Some of the spirits' messages to Owen were published in the Strand Magazine
in July 1917 and unsuccessful attempts were made to publish the full text as a book. His career as a spiritualist writer might well have ended at this point, had it not been for the intervention of a more famous writer and spiritualist: Arthur Conan Doyle. Dismayed by the Church of England's apparent disregard for spiritualism displayed at the 1919 Church Congress, Conan Doyle responded with a lecture which named Owen as both a devoted parish priest and the greatest writing medium in England today (Doyle, Our Reply to the Cleric
, 7). The speech was reported in The Times
(20 Oct 1919) and journalists made their way to Owen's door.

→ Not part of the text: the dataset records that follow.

`config.mk`:
```
export PLATFORM = sky130hd
export DESIGN_NAME = serialadder
export DESIGN_NICKNAME = d
export VERILOG_FILES = /design/src/rtl/serialadder_pkg.sv /design/src/rtl/serialadder_fa.sv /design/src/rtl/serialadder.sv
export SDC_FILE = /design/constraint.sdc
export NUM_CORES = 1
export LEC_CHECK = 0
export ABC_CLOCK_PERIOD_IN_PS = 2350
export BUFFER_PORTS_ARGS = -buffer_cell sky130_fd_sc_hd__buf_4
export CORE_ASPECT_RATIO = 0.75
export CORE_MARGIN = 4
export CORE_UTILIZATION = 40
export CTS_CLUSTER_SIZE = 14
export DETAILED_ROUTE_END_ITERATION = 8
export PLACE_DENSITY = 0.65
export SKIP_LAST_GASP = 1
export SYNTH_ARGS = -nofsm -noshare
export SYNTH_HDL_FRONTEND = slang
export SYNTH_SLANG_ARGS = --single-unit
```
`constraint.sdc`:
```
create_clock -name clk -period 2.35 [get_ports clk]
set_input_delay 0.235 -clock clk [delete_from_list [all_inputs] [get_ports clk]]
set_output_delay 0.235 -clock clk [all_outputs]
set_load 0.05 [all_outputs]
```
`src/rtl/serialadder_pkg.sv`:
```
// Shared types and constants for the bit-serial adder.
// Holds the FSM state encoding and width helpers used by the top level.
package serialadder_pkg;

    typedef enum logic [1:0] {
        IDLE = 2'd0,
        ADD  = 2'd1,
        DONE = 2'd2
    } state_e;

    localparam int unsigned DEFAULT_WIDTH = 8;

    // Counter must be able to hold the value WIDTH itself.
    function automatic int unsigned cnt_width(input int unsigned w);
        return $clog2(w) + 1;
    endfunction

    localparam int unsigned DEFAULT_CNT_W = cnt_width(DEFAULT_WIDTH);

endpackage

```
`src/rtl/serialadder_fa.sv`:
```
// One-bit full adder used as the serial adder's datapath core.
module serialadder_fa (
    input  logic a,
    input  logic b,
    input  logic ci,
    output logic s,
    output logic co
);

    assign s  = a ^ b ^ ci;
    assign co = (a & b) | (ci & (a ^ b));

endmodule

```
`src/rtl/serialadder.sv`:
```
// Bit-serial adder: loads two operands, adds one bit per enabled cycle LSB first,
// and publishes the full sum and carry only when all WIDTH bits are done.
module serialadder
    import serialadder_pkg::*;
#(
    parameter int unsigned WIDTH = DEFAULT_WIDTH
) (
    input  logic             clk,
    input  logic             rst,
    input  logic             pload,
    input  logic [WIDTH-1:0] adata,
    input  logic [WIDTH-1:0] bdata,
    input  logic             enable,
    output logic [WIDTH-1:0] pout,
    output logic             done,
    output logic             cout
);

    localparam int unsigned CNT_W = cnt_width(WIDTH);

    state_e           state_q, state_d;
    logic [WIDTH-1:0] a_q, a_d;
    logic [WIDTH-1:0] b_q, b_d;
    logic [WIDTH-1:0] sum_q, sum_d;
    logic [WIDTH-1:0] pout_q, pout_d;
    logic             carry_q, carry_d;
    logic             cout_q, cout_d;
    logic             done_q, done_d;
    logic [CNT_W-1:0] cnt_q, cnt_d;

    logic             fa_s;
    logic             fa_co;
    logic [WIDTH-1:0] sum_shift;

    serialadder_fa u_fa (
        .a  (a_q[0]),
        .b  (b_q[0]),
        .ci (carry_q),
        .s  (fa_s),
        .co (fa_co)
    );

    // New sum bit enters at the MSB so after WIDTH shifts bit 0 is the LSB.
    assign sum_shift = {fa_s, sum_q[WIDTH-1:1]};

    always_comb begin
        state_d = state_q;
        a_d     = a_q;
        b_d     = b_q;
        sum_d   = sum_q;
        carry_d = carry_q;
        cnt_d   = cnt_q;
        pout_d  = pout_q;
        cout_d  = cout_q;
        done_d  = done_q;

        if (pload) begin
            a_d     = adata;
            b_d     = bdata;
            sum_d   = '0;
            carry_d = 1'b0;
            cnt_d   = '0;
            done_d  = 1'b0;
            state_d = ADD;
        end else begin
            unique case (state_q)
                ADD: begin
                    if (enable) begin
                        a_d     = a_q >> 1;
                        b_d     = b_q >> 1;
                        sum_d   = sum_shift;
                        carry_d = fa_co;
                        cnt_d   = cnt_q + 1'b1;
                        if (cnt_q == CNT_W'(WIDTH - 1)) begin
                            pout_d  = sum_shift;
                            cout_d  = fa_co;
                            done_d  = 1'b1;
                            state_d = DONE;
                        end
                    end
                end
                IDLE, DONE: begin
                    // enable is ignored; everything holds until pload or reset.
                end
                default: begin
                    state_d = IDLE;
                end
            endcase
        end
    end

    always_ff @(posedge clk or negedge rst) begin
        if (!rst) begin
            state_q <= IDLE;
            a_q     <= '0;
            b_q     <= '0;
            sum_q   <= '0;
            carry_q <= 1'b0;
            cnt_q   <= '0;
            pout_q  <= '0;
            cout_q  <= 1'b0;
            done_q  <= 1'b0;
        end else begin
            state_q <= state_d;
            a_q     <= a_d;
            b_q     <= b_d;
            sum_q   <= sum_d;
            carry_q <= carry_d;
            cnt_q   <= cnt_d;
            pout_q  <= pout_d;
            cout_q  <= cout_d;
            done_q  <= done_d;
        end
    end

    assign pout = pout_q;
    assign cout = cout_q;
    assign done = done_q;

endmodule

```
=== After elaboration in Yosys (flattened, before gate mapping) ===
Index checks and enable logic that the tools add are counted.

* Flip-flop bits (word level): 41
* Bits in latches: 0
* Input bits: 20
* ROM bits: 0
* Word-level logic and storage cells: 54
* Memory bits (writable): 0
* Memories kept: 0

* Multiply operators: 0
* Shift operators: 0
* $add $sub $neg: 1
* Reductions and logical operators: 9
* Bitwise operators: 6
* Divide/modulo/power cells: 0
* Muxes and demuxes: 23
* Eq/ne operators: 6
* $lt $le $gt $ge: 0

{| class="wikitable"
|+ Operators with widths
! operator !! number
|-
| $mux 8 || 9
|-
| $mux 4 || 3
|-
| $mux 1 || 7
|-
| $mux 2 || 3
|-
| $ne 3x3->1 const B || 2
|-
| $reduce_and 3->1 || 2
|-
| $reduce_bool 2->1 || 3
|-
| $add 4x1->4 const B || 1
|-
| $eq 4x3->1 const B || 1
|-
| $pmux 2 s2 || 1
|-
| $reduce_and 4->1 || 1
|-
| $and 1x1->1 || 2
|-
| $eq 2x1->1 const B || 1
|-
| $eq 2x2->1 const B || 1
|-
| $logic_not 2->1 || 1
|-
| $ne 2x2->1 const B || 1
|-
| $reduce_and 2->1 || 1
|-
| $reduce_or 2->1 || 1
|-
| $xor 1x1->1 || 2
|-
| $not 1->1 || 1
|-
| $or 1x1->1 || 1
|}

=== Longest topological paths before layout ===
Gate-level depths: netlist of the first run.

* Depth in word-level cells: 6
* Gate-level depth with buffers: 5
* Mapped depth without buffers: 4

=== Modules after synthesis ===
Synthesis of the first run repeated with hierarchy kept, for this count alone.

* Cells, all modules: 173
* Area, all modules: 1755.4 µm²

{| class="wikitable"
|+ Modules (own cells, without submodules)
! module !! area each (µm²) !! cells each !! times used
|-
| serialadder || 1735.4 || 172 || 1
|-
| serialadder_fa || 20.0 || 1 || 1
|}

=== Worst setup path before layout of the first run ===
No wires, ideal clock.

* Kind: register -> register
* Start point: register cnt_q[0]
* End point: register cout_q, in the netlist cout
* Slack: 922 ps
* Required time: 2225 ps
* Stages on the path, launching flop included: 5
* Data arrival time: 1304 ps
* Path through: dfrtp_1 -> ha_1 -> and4b_2 -> nand3b_4 -> mux2_2

* Word-level cells in the longest chain between the ends: 2

{| class="wikitable"
|+ Ends and longest elaborated chain
! item !! line !! RTL
|-
| from (decl) || serialadder.sv:29 || <nowiki>logic [CNT_W-1:0] cnt_q, cnt_d;</nowiki>
|-
| from (signal assigned) || serialadder.sv:109 || <nowiki>cnt_q <= cnt_d;</nowiki>
|-
| $eq 4x3->1 || serialadder.sv:74 || <nowiki>if (cnt_q == CNT_W'(WIDTH - 1)) begin</nowiki>
|-
| $reduce_and 4->1 (no source line) || n/a ||
|-
| to (signal assigned) || serialadder.sv:111 || <nowiki>cout_q <= cout_d;</nowiki>
|-
| to (decl) || serialadder.sv:27 || <nowiki>logic cout_q, cout_d;</nowiki>
|}

Every way passes these cells.
A chain may end at the register's enable or synchronous reset.

=== Final worst setup path of the first run ===
* Start point: register state_q[1]
* End point: register cnt_q[3]

* Word-level cells in the longest chain between the ends: 3

{| class="wikitable"
|+ Ends and longest elaborated chain
! item !! line !! RTL
|-
| from (decl) || serialadder.sv:21 || <nowiki>state_e state_q, state_d;</nowiki>
|-
| from (signal assigned) || serialadder.sv:104 || <nowiki>state_q <= state_d;</nowiki>
|-
| $eq 2x1->1 || serialadder.sv:66 || <nowiki>unique case (state_q)</nowiki>
|-
| $reduce_bool 2->1 (no source line) || n/a ||
|-
| $reduce_and 2->1 (no source line) || n/a ||
|}

Every way passes these cells.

Lord Northcliffe obtained a copy of Owen's script, and serialized it in the Weekly Dispatch
in 1920. Owen refused remuneration for the work. The spirit messages were subsequently published as The Lowlands of Heaven
and The Highlands of Heaven
, The Ministry of Heaven
, and The Battalions of Heaven
An article in the Church Times
in 1921 strongly criticized Owen's work, and, even as his fame grew, he found himself at odds with his bishop. Although Chavasse was undoubtedly hostile he did not hound Owen from his living, despite Conan Doyle's assertion (Doyle, History of Spiritualism
, 222). According to Owen himself, although viewed with suspicion by his superiors, he made the decision to leave Orford in order to give himself more fully to his new challenge: lecturing and promoting the importance of spiritual communication. He had not given up the Church, and continued to perform the duties of a priest whenever he was invited to do so (Owen, On Tour in USA
After leaving Orford in 1922, Owen and his wife moved to Finchley as Facts and the Future Life
was published, in which Owen set down his own thoughts on spiritualism. At the request of Conan Doyle he toured some of the eastern states in the USA; the tour was not a financial success, although he was warmly received. He returned to England and the family set up home at Lincoln Lea, Tubbenden Lane, Farnborough, Kent. Owen gave the remainder of his life to writing and to the cause he felt so strongly about: the need for the Christian faith and spiritualism to accommodate each other.
What is needed at the present time is the Christianising of Spiritualism on the one hand and the Spiritualising of the Churches on the other. I am out to do what I can, be it only a little, to this end. (Owen, On Tour in USA, 143)
In early 1931 Owen was diagnosed with bowel cancer, and died at his home in Farnborough on 8 March 1931. His body was cremated at West Norwood crematorium and the service was conducted by the rector of Farnborough and a Free Church minister and leading spiritualist, Charles Drayton Thomas.